**What you need to do**
Look through the data below and, wherever a line carries the word "StIdle", please copy that line.

====== Extracted entries ======

<file path="config.mk">
export PLATFORM = sky130hd
export DESIGN_NAME = unary_rate_decoder
export DESIGN_NICKNAME = d
export VERILOG_FILES = /design/src/rtl/unary_pkg.sv /design/src/rtl/unary_bit_counter.sv /design/src/rtl/unary_rate_decoder.sv
export SDC_FILE = /design/constraint.sdc
export NUM_CORES = 1
export LEC_CHECK = 0
export ABC_CLOCK_PERIOD_IN_PS = 4800
export CAP_MARGIN = 20
export CORE_MARGIN = 2
export CORE_UTILIZATION = 50
export CTS_CLUSTER_SIZE = 25
export DETAILED_ROUTE_END_ITERATION = 8
export GPL_TIMING_DRIVEN = 0
export PLACE_DENSITY = 0.84
export SETUP_SLACK_MARGIN = 0.1
export SLEW_MARGIN = 40
export SYNTH_ARGS = -nofsm -noshare
export SYNTH_HDL_FRONTEND = slang
export SYNTH_SLANG_ARGS = --single-unit
</file>
<file path="constraint.sdc">
create_clock -name clk -period 4.8 [get_ports clk]
set_input_delay 0.72 -clock clk [delete_from_list [all_inputs] [get_ports clk]]
set_output_delay 0.72 -clock clk [all_outputs]
set_load 0.02 [all_outputs]
</file>
<file path="src/rtl/unary_pkg.sv">
// Shared types and constants for the unary rate-coded multiplier path.
// The default LOG_LEN also sizes the Sobol comparators on the encoder side.
package unary_pkg;

  localparam int unsigned DefaultWidth  = 16;
  localparam int unsigned DefaultLogLen = DefaultWidth - 1;

  typedef enum logic [1:0] {
    StIdle = 2'd0,
    StRun  = 2'd1,
    StDone = 2'd2
  } state_e;

endpackage

</file>
<file path="src/rtl/unary_bit_counter.sv">
// Ones and sample-period accumulators for one unary decode window, with a flag
// that marks the sample which completes the full 2^LogLen window.
module unary_bit_counter
  import unary_pkg::*;
#(
  parameter int unsigned LogLen = DefaultLogLen
) (
  input  logic            clk,
  input  logic            rst_n,
  input  logic            clr_i,
  input  logic            en_i,
  input  logic            bit_i,
  output logic [LogLen:0] ones_next_o,
  output logic [LogLen:0] cyc_next_o,
  output logic            last_o
);

  localparam logic [LogLen:0] FullLen = {1'b1, {LogLen{1'b0}}};
  localparam logic [LogLen:0] LastCyc = FullLen - 1'b1;

  logic [LogLen:0] ones_q, ones_d;
  logic [LogLen:0] cyc_q, cyc_d;

  // Post-sample values are exposed so the owner can capture the final sample
  // on the same edge that ends the window.
  assign ones_next_o = ones_q + {{LogLen{1'b0}}, bit_i};
  assign cyc_next_o  = cyc_q + 1'b1;
  assign last_o      = (cyc_q == LastCyc);

  always_comb begin
    ones_d = ones_q;
    cyc_d  = cyc_q;
    if (clr_i) begin
      ones_d = '0;
      cyc_d  = '0;
    end else if (en_i) begin
      ones_d = ones_next_o;
      cyc_d  = cyc_next_o;
    end
  end

  always_ff @(posedge clk or negedge rst_n) begin
    if (!rst_n) begin
      ones_q <= '0;
      cyc_q  <= '0;
    end else begin
      ones_q <= ones_d;
      cyc_q  <= cyc_d;
    end
  end

endmodule

</file>
<file path="src/rtl/unary_rate_decoder.sv">
// Counts ones in a unary product bitstream over a 2^LOG_LEN window (or until an
// early stop) and hands the count and sampled-period count out over valid/ready.
module unary_rate_decoder
  import unary_pkg::*;
#(
  parameter int unsigned WIDTH   = DefaultWidth,
  parameter int unsigned LOG_LEN = WIDTH - 1
) (
  input  logic             clk,
  input  logic             rst_n,
  input  logic             i_start,
  input  logic             i_bit,
  input  logic             i_stop,
  output logic             o_run,
  output logic             o_valid,
  input  logic             i_ready,
  output logic [LOG_LEN:0] o_count,
  output logic [LOG_LEN:0] o_cycles
);

  state_e state_q, state_d;

  logic             acc_clr;
  logic             acc_en;
  logic             acc_last;
  logic             done_entry;
  logic [LOG_LEN:0] ones_next;
  logic [LOG_LEN:0] cyc_next;
  logic [LOG_LEN:0] count_q, count_d;
  logic [LOG_LEN:0] cycles_q, cycles_d;

  unary_bit_counter #(
    .LogLen(LOG_LEN)
  ) u_counter (
    .clk        (clk),
    .rst_n      (rst_n),
    .clr_i      (acc_clr),
    .en_i       (acc_en),
    .bit_i      (i_bit),
    .ones_next_o(ones_next),
    .cyc_next_o (cyc_next),
    .last_o     (acc_last)
  );

  always_ff @(posedge clk or negedge rst_n) begin
    if (!rst_n) begin
      state_q <= StIdle;
    end else begin
      state_q <= state_d;
    end
  end

  always_comb begin
    state_d = state_q;
    unique case (state_q)
      StIdle: if (i_start) state_d = StRun;
      StRun:  if (i_stop || acc_last) state_d = StDone;
      StDone: if (i_ready) state_d = i_start ? StRun : StIdle;
      default: state_d = StIdle;
    endcase
  end

  always_comb begin
    o_run      = (state_q == StRun);
    o_valid    = (state_q == StDone);
    acc_en     = (state_q == StRun);
    // A window starts from IDLE or back-to-back from a completing handshake.
    acc_clr    = i_start && ((state_q == StIdle) || ((state_q == StDone) && i_ready));
    done_entry = (state_q == StRun) && (i_stop || acc_last);
  end

  always_comb begin
    count_d  = count_q;
    cycles_d = cycles_q;
    if (done_entry) begin
      count_d  = ones_next;
      cycles_d = cyc_next;
    end
  end

  always_ff @(posedge clk or negedge rst_n) begin
    if (!rst_n) begin
      count_q  <= '0;
      cycles_q <= '0;
    end else begin
      count_q  <= count_d;
      cycles_q <= cycles_d;
    end
  end

  assign o_count  = count_q;
  assign o_cycles = cycles_q;

endmodule

</file>
Word-level counts from Yosys, hierarchy flattened
Index checks and enable logic that the tools add are counted.
W data, S select, Z words.
{"block": "totals", "reg_bits": 66, "input_bits": 6, "word_cells": 30}
{"block": "op_classes", "n_addsub": 2, "n_eq_ne": 6, "n_mux": 9, "n_reduce_logical": 8}
{"cell": "$mux W16", "n": 4}
{"cell": "$add A16 B1 Y16", "n": 1}
{"cell": "$add A16 B1 Y16 const B", "n": 1}
{"cell": "$eq A16 B15 Y1 const B", "n": 1}
{"cell": "$mux W2", "n": 3}
{"cell": "$pmux W2 S3", "n": 1}
{"cell": "$ne A2 B1 Y1 const B", "n": 2}
{"cell": "$logic_and A1 B1 Y1", "n": 3}
{"cell": "$reduce_and A3 Y1", "n": 1}
{"cell": "$eq A2 B1 Y1 const B", "n": 1}
{"cell": "$eq A2 B2 Y1 const B", "n": 1}
{"cell": "$logic_not A2 Y1", "n": 1}
{"cell": "$logic_or A1 B1 Y1", "n": 2}
{"cell": "$ne A2 B2 Y1 const B", "n": 1}
{"cell": "$reduce_bool A2 Y1", "n": 1}
{"cell": "$mux W1", "n": 1}

Depth between registers and ports, before layout
{"block": "depth", "ltp_word": 5, "depth_mapped": 8, "mapped_depth_nobuf": 7}

Hierarchy
A second synthesis with hierarchy kept.
{"block": "hier_totals", "hier_cells": 317, "area_unflattened_um2": 3535.9}
{"mod": "unary_bit_counter", "n_inst": 1, "cells_each": 238, "area_each_um2": 2057.0, "seq_area_each_um2": 800.8}
{"mod": "unary_rate_decoder", "n_inst": 1, "cells_each": 79, "area_each_um2": 1478.9, "seq_area_each_um2": 850.8}

Worst setup path before layout
Ideal clock, no wire load.
{"block": "synth_path", "path_kind": "input to register", "startpoint": "input port i_bit", "endpoint": "register count_q[12] (netlist: o_count[12])", "setup_time_ns": 0.083, "arrival_ns": 1.932, "t_required_ns": 4.717, "slack_ns": 2.785, "cell_stages": 7, "cell_sequence": "ha_1 ha_1 nand4_1 nor3_1 nand2_1 xor2_1 o21ai_0"}
{"block": "synth_via", "elab_chain_len": 1}
{"element": "start: declaration", "line": "unary_rate_decoder.sv:12", "text": "input logic i_bit,"}
{"element": "$add A16 B1 Y16", "line": "unary_bit_counter.sv:26", "text": "assign ones_next_o = ones_q + {{LogLen{1'b0}}, bit_i};"}
{"element": "end signal: assignment", "line": "unary_rate_decoder.sv:86", "text": "count_q <= count_d;"}
{"element": "end: declaration", "line": "unary_rate_decoder.sv:29", "text": "logic [LOG_LEN:0] count_q, count_d;"}
Every way passes these cells.
A chain may end at the register's enable or synchronous reset.

Final worst setup path
{"block": "layout_path", "startpoint": "register state_q[1]", "endpoint": "output port o_run"}
{"block": "layout_via", "elab_chain_len": 1}
{"element": "start: declaration", "line": "unary_rate_decoder.sv:21", "text": "state_e state_q, state_d;"}
{"element": "start signal: assignment", "line": "unary_rate_decoder.sv:47", "text": "state_q <= StIdle;"}
{"element": "start signal: assignment", "line": "unary_rate_decoder.sv:49", "text": "state_q <= state_d;"}
{"element": "$eq A2 B1 Y1", "line": "unary_rate_decoder.sv:64", "text": "o_run = (state_q == StRun);"}
{"element": "end: declaration", "line": "unary_rate_decoder.sv:14", "text": "output logic o_run,"}
Every way passes these cells.

==> metrics.csv <==
stage,metric,value,unit
floorplanning,initial_core_util,51.6,%
critical_path,startpoint,state_q[1],
floorplanning,core_area,0.00631,sq mm
detailed_routing,vias_per_cell,5.70,
cells_and_area,fin_cells,473,
cells_and_area,fin_nets,400,
critical_path,cp.required,4.08,ns
critical_path,rr_worst_depth,8,
detailed_routing,antenna_left,0,
run,maxCapViolations,0,
power,p_seq_share,39.0,%
global_routing,grt_pass1_vias,2674,
sta,finalSetupViolations,0,
critical_path,cp_slowest_cell,clkdlybuf4s50_1,
cells_and_area,stdcell_area,0.00395,sq mm
critical_path,end_kind,output port,
floorplanning,fp.dieH,84.8,um
synth,yosysUniqueCellTypes,36,
placed_design,routabilityCongestion,0.877,
detailed_routing,post_drt_wl_per_cell,16.0,um
cells_and_area,area_delta_synth_final,21.1,%
power,p_int,1.02,mW
clock_network,cts_sinks,66,
placed_design,io_buffers,39,
cells_and_area,mostFrequentLayoutCells,"o21ai_0 (66), dfrtp_1 (66), nand2_1 (49)",
placed_design,place_hpwl,5.28,mm
cells_and_area,antenna_cells,0,
floorplanning,row_count,29,
sta,period_share,66.5,%
clock_network,clk_pin_slew,0.07,ns
critical_path,worstReg2RegStart,u_counter.cyc_q[0],
synth,synth_edf_count,0,
synth,synth_seq_cells,66,
critical_path,r2r_slack,2.62,ns
critical_path,cp_num_buf_inv,4,
critical_path,crit_chain,nand2b_1 -> buf_2 -> clkinv_1 -> clkbuf_1 -> clkdlybuf4s50_1,
detailed_routing,detail_route.first_pass.iterations,4,
floorplanning,die_w,84.8,um
synth,yosysSeqAreaShare,50.7,%
synth,yosysWarnings,0,
placed_design,dpl_worst_slack,1.94,ns
synth,synth_area,0.00326,sq mm
sta,max_freq,313,MHz
critical_path,cp_top_family,buffers and inverters,
sta,slew_viol_final,0,
power,p_per_area,416,mW/mm^2
sta,worst_pin_slew,0.604,ns
critical_path,critical_path_arrival,2.47,ns
global_routing,grt_max_degree,44,
power,vdd_drop_max,0.000278,V
critical_path,crit_cells,5,
global_routing,grtUsageTotal,22.8,%
sta,holdWs,0.263,ns
clock_network,clockRootBuffer,clkbuf_8,
global_routing,grt_first_pass_wirelength,12.8,mm
synth,ys_async_sr_fraction,100,%
clock_network,htreeDepth,3,
critical_path,critPathMaxStageDelay,0.72,ns
floorplanning,top_level_ports,40,
global_routing,overflow,0,
placed_design,place_area,0.00376,sq mm
synth,ys.flop_type,dfrtp_1,
sta,fin_skew,0.00746,ns
cells_and_area,drive_gt1_share,9.34,%
critical_path,crit_type,flip-flop to output port,
placed_design,placedCellCount,457,
clock_network,cts_made_buffers,9,
worst_hold_path,worstHoldPathType,input port to asynchronous set/reset pin,
clock_network,clock_latency,0.35,ns
synth,synthCells,340,
clock_network,ctsLongestPathBuffers,2,
clock_network,postCtsSetupRepairBufs,0,
sta,period_minus_slack,3.19,ns
power,power_frac_comb,34.5,%
sta,fin_ws,1.61,ns
clock_network,post_cts_resized,0,
detailed_routing,drtIter0Drc,206,
clock_network,cts_tree,yes,
detailed_routing,routed_wirelength,7.55,mm
detailed_routing,drc_errors,0,
floorplanning,die_area,0.00718,sq mm
global_routing,antenna_found_initial,0,
power,clockPowerShare,26.5,%
critical_path,cp-start-kind,flip-flop,
sta,rsz0062_at_grt,false,
power,switchingPower,0.619,mW
sta,slew_headroom,59.7,%
critical_path,critPathMaxFanout,10,
sta,hold_viol,0,
synth,syn_area_per_cell,9.59,sq um
power,sw_frac_of_total,37.7,%
sta,setup_tns,0,ns
power,total_leakage_power,1.68,nW
run_status,status,completed,
synth,syn_nets,349,
detailed_routing,vias,2698,
clock_network,ctsHoldBuffers,0,
==> worst reg2reg max path, stage by stage (launching register included) <==
cell and delay (ns):
dfrtp_1 0.43, ha_1 0.21, buf_2 0.18, nand3b_1 0.15
nor4_4 0.06, o21ai_2 0.33, clkbuf_1 0.49, nand2_1 0.15
o21ai_0 0.11
==> flip-flops by register name, indices dropped and copies added, names as in the netlist <==
name and count:
state_q 2, u_counter.cyc_q 16, o_cycles 16, u_counter.ones_q 16, o_count 16
==> stage by stage <==
| stage | utilization, % | power (mW) |
|---|---|---|
| CTS | 62.5 | 1.64 |
| finish | 62.5 | 1.64 |
| global placement | 59.4 | 1.19 |
| global route | 62.5 | 1.73 |
| detailed placement | 59.6 | 1.21 |
| floorplan | - | 0.994 |
==> worst paths after layout <==
kind                                      to
max in group asynchronous        o_count[15]
worst max register to register  o_cycles[10]
worst min-delay path              state_q[1]
min in group clk                 o_count[15]
worst min register to register   o_count[15]
worst max-delay path                   o_run
==> routing by layer <==
layer / wire (um) / track usage [%] / vias up / part of all wire, %
li1: - / - / 1291 / -
met1: 3420 / 30.9 / 1315 / 45
met2: 3610 / 35.8 / 82 / 48
met3: 396 / 4.03 / 10 / 5.2
met4: 128 / 11.1 / 0 / 1.7
met5: 0 / 0 / - / 0
==> layout make-up <==
| type | count | area (sq um) |
|---|---|---|
| timing repair buffer | 40 | 408 |
| clock buffer | 14 | 173 |
| sequential | 66 | 1650 |
| tap | 77 | 96.3 |
| inverter | 8 | 30.0 |
| buffer | 22 | 100 |
| clock inverter | 2 | 10.0 |
| fill | 554 | 2370 |
| multi-input combinational | 244 | 1480 |
==> power by group through the flow <==
stage,combinational (mW),sequential [mW],clock (mW)
5_1_grt,0.619,0.648,0.458
6_report,0.566,0.640,0.435
4_1_cts,0.566,0.640,0.436
2_1_floorplan,0.326,0.668,0
3_5_place_dp,0.564,0.650,0
3_3_place_gp,0.546,0.646,0
==> cells by family after synthesis <==
logic type / Yosys count / share of synthesized area (%)
AO/OA/AOI/OAI: 108 / 18.7
AND/OR/NAND/NOR: 102 / 16.7
flip-flops: 66 / 50.7
buffers and inverters: 30 / 3.99
XOR/XNOR: 28 / 7.52
multiplexers: 3 / 1.27
adder cells (fa/ha/maj): 3 / 1.15
==> cells in the mapped netlist (3+ instances only) <==
cell | instances | area share (%)
buf_2 | 8 | 1.2
nand3_1 | 14 | 2.1
a31oi_1 | 6 | 1.2
nand2_1 | 49 | 5.6
o31ai_1 | 17 | 3.9
a22o_1 | 4 | 1.1
dfrtp_1 | 66 | 51
o21ai_0 | 66 | 10
xor2_1 | 16 | 4.3
xnor2_1 | 12 | 3.2
a21oi_1 | 13 | 2.0
clkbuf_1 | 12 | 1.4
nor4_4 | 3 | 2.0
nor2_1 | 15 | 1.7
nand4_1 | 3 | 0.58
or3_1 | 4 | 0.77
ha_1 | 3 | 1.2
inv_1 | 7 | 0.81
(Power assumes the default switching activity.)
==> edit 1: new RTL, same flow settings <==
Register the output `o_count` once more, cleared by the reset; this adds one clock of latency there. The other outputs are not delayed to match.
--- a/src/rtl/unary_rate_decoder.sv
+++ b/src/rtl/unary_rate_decoder.sv
@@ -89,5 +89,11 @@
   end
 
-  assign o_count  = count_q;
+  always_ff @(posedge clk or negedge rst_n) begin
+    if (!rst_n) begin
+      o_count <= '0;
+    end else begin
+      o_count <= count_q;
+    end
+  end
   assign o_cycles = cycles_q;
 
Check against the original RTL: not equivalent (a bounded check fails within 4 cycles, from zero or initial values and one cycle with rst_n low).
==> edit 1 against the original RTL <==
  * Wire length grew 1.7%
  * Utilization fell by 1.1 points
  * Power up 5.7%
  * Largest power group unchanged
  * Sequential cell count rose by 16
  * Critical path type unchanged
  * Synthesized area rose by 12%
  * Setup slack gained 0.17 ns
  * Via count is 6.2% higher
  * Final area is 11% higher
==> edit 1: results (changes against the original RTL) <==
[worst_setup_path]
reg2reg_depth = 9  ; was 8
cp_slowest_cell = clkdlybuf4s50_1  ; unchanged
max_stage_delay_ns = 0.72  ; about the same
crit_fanout = 10  ; unchanged
crit_family = buffers and inverters  ; unchanged
critPathArrivalTime_ns = 2.30  ; was 2.47 ns

[hold_path]
hp-class = in2async  ; unchanged

[detailed_routing]
wl_met3_um = 428  ; was 396 um
first_iter_violations = 218  ; was 206
dr.pass1.iters = 4  ; unchanged
wirelength_met1_um = 3205  ; was 3420 um
wl_met2_um = 3914  ; was 3608 um
avgViaCountPerCell = 5.629  ; was 5.704
wl_per_cell_um = 15.09  ; was 15.97 um

[global_route]
grt_max_degree = 58  ; was 44
grt_pass1_wl_um = 13080  ; was 12790 um
grt_pass1_vias = 2727  ; was 2674
use_met3 = 0.03786  ; was 0.04031
grtUsageTotal = 0.2162  ; was 0.2284
grt_util_met2 = 0.3542  ; was 0.3579
antenna_found_initial = 0  ; unchanged
met1_usage = 0.2843  ; was 0.3089

[cts]
cts_made_buffers = 9  ; unchanged
clock_latency_ns = 0.37  ; was 0.35 ns
h-tree-depth = 3  ; unchanged
clkTransAtPathRegs_ns = 0.09  ; was 0.07 ns
post_cts_buffers = 0  ; unchanged
clock_path_buffers = 2  ; unchanged
post_cts_resized = 0  ; unchanged

[finish]
instances_no_fill = 509  ; was 473
nets = 414  ; was 400
drive_above_1_share = 0.1000  ; was 0.09343
antenna_cells = 0  ; unchanged

[logic_synthesis]
yosys_warnings = 0  ; unchanged
synthArstFlopShare = 1.000  ; unchanged
yosysSeqAreaShare = 0.5640  ; was 0.5065
yosysMostFrequentCell = dfrtp_1
syn_inst = 354  ; was 340
synth.net_count = 363  ; was 349
synth.area.top_cells = dfrtp_1, o21ai_0, nand2_1  ; unchanged
synth_cell_types = 40  ; was 36
netlist_top_cells_count = dfrtp_1, o21ai_0, nand2_1, o31ai_1, nor2_1  ; was dfrtp_1, o21ai_0, nand2_1, o31ai_1, xor2_1

[placement]
placed_cells = 493  ; was 457
port_buffers = 39  ; unchanged
dp_slack_ns = 1.915  ; was 1.939 ns
placed_area_um2 = 4182  ; was 3765 um2
post-dp-hpwl_um = 5222  ; was 5278 um
gp_congestion = 0.8488  ; was 0.8768

[power_and_ir_drop]
p_sw_w = 0.0005950  ; was 0.0006186 W
leakagePower_nw = 1.864  ; was 1.677 nW
ir_worst_vdd_v = 0.0002068  ; was 0.0002782 V

[outcome]
status = completed  ; unchanged

[timing]
slew_headroom = 0.6084  ; was 0.5973
hold_viol = 0  ; unchanged
worst_clock_skew_ns = 0.007838  ; was 0.007458 ns

edit 1: cell count changes after synthesis, sizes merged, moves of 3 or more:
cell / unedited run / this run
dfrtp: 66 / 82
o21ai: 68 / 72
nor3: 2 / 5
nor2: 15 / 18
nor2b: 1 / 4
or3: 4 / 1
and2: 3 / 0
inv: 7 / 4
a21oi: 13 / 6
edit 1: final timing paths:
path / from / to / slack, ns
setup / recovery: state_q[1]$_DFFE_PN0P_ / o_run / 1.78
hold / removal: rst_n / o_count[12]$_DFF_PN0_ / 0.19
setup reg to reg: u_counter.ones_q[0]$_DFFE_PN0P_ / count_q[10]$_DFFE_PN0P_ / 2.73
hold reg to reg: count_q[12]$_DFFE_PN0P_ / o_count[12]$_DFF_PN0_ / 0.38
max in group asynchronous: rst_n / o_cycles[8]$_DFFE_PN0P_ / 4.06
min in group clk: count_q[12]$_DFFE_PN0P_ / o_count[12]$_DFF_PN0_ / 0.38
edit 1: cell families after synthesis:
logic type	share of synthesized area
adders and majority gates	0.01032
xor gates and xnor gates	0.06740
muxes	0.01031
buffers and inverters	0.03198
AOI/OAI and AO/OA	0.1651
and+or+nand+nor	0.1510
DFF	0.5640
edit 1: power by group through the flow:
stage / clock network, W / logic, W / registers, W
final: 0.000508 / 0.000441 / 0.000785
after global placement: 0 / 0.000421 / 0.000797
after floorplan: 0 / 0.000237 / 0.000814
after global routing: 0.000543 / 0.000485 / 0.000793
after CTS: 0.000515 / 0.000440 / 0.000785
after detailed placement: 0 / 0.000438 / 0.000798
edit 1: cell type report:
type                            count  area [um2]
Buffer                             21       97.59
Sequential cell                    82        2052
Timing Repair Buffer               40       419.2
Clock buffer                        9       123.9
Clock inverter                      7       76.32
Inverter                            5       18.77
Fill cell                         614        2755
Multi-Input combinational cell    246        1470
Tap cell                           99       123.9
==> edit 2: new RTL, same flow settings <==
Made on the original files. Change the package constant `DefaultWidth` from 16 to 32.
--- a/src/rtl/unary_pkg.sv
+++ b/src/rtl/unary_pkg.sv
@@ -3,5 +3,5 @@
 package unary_pkg;
 
-  localparam int unsigned DefaultWidth  = 16;
+  localparam int unsigned DefaultWidth  = 32;
   localparam int unsigned DefaultLogLen = DefaultWidth - 1;
 
Ports: changed (resized o_count and o_cycles); port bits go from 40 to 72. The function was not compared with the original's and may differ.
==> edit 2 against the original RTL <==
  * Count of clock-buffer cells in the layout grew 4
  * Synthesized area up 110%
  * First-iteration DRC count grew to 2.8 times the old value
  * Power up 140%
  * Final area increased by 120%
  * Wire length increased by 130%
  * Critical endpoint unchanged
  * Largest cell class is now multi-input gates
  * Setup slack improved by 0.12 ns
  * Combinational power is 110% higher
  * Sequential power up 110%
  * Sequential cell count grew 64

======

**Exercise result**
    StIdle = 2'd0,
      state_q <= StIdle;
      StIdle: if (i_start) state_d = StRun;
      StDone: if (i_ready) state_d = i_start ? StRun : StIdle;
      default: state_d = StIdle;
    acc_clr    = i_start && ((state_q == StIdle) || ((state_q == StDone) && i_ready));
{"element": "start signal: assignment", "line": "unary_rate_decoder.sv:47", "text": "state_q <= StIdle;"}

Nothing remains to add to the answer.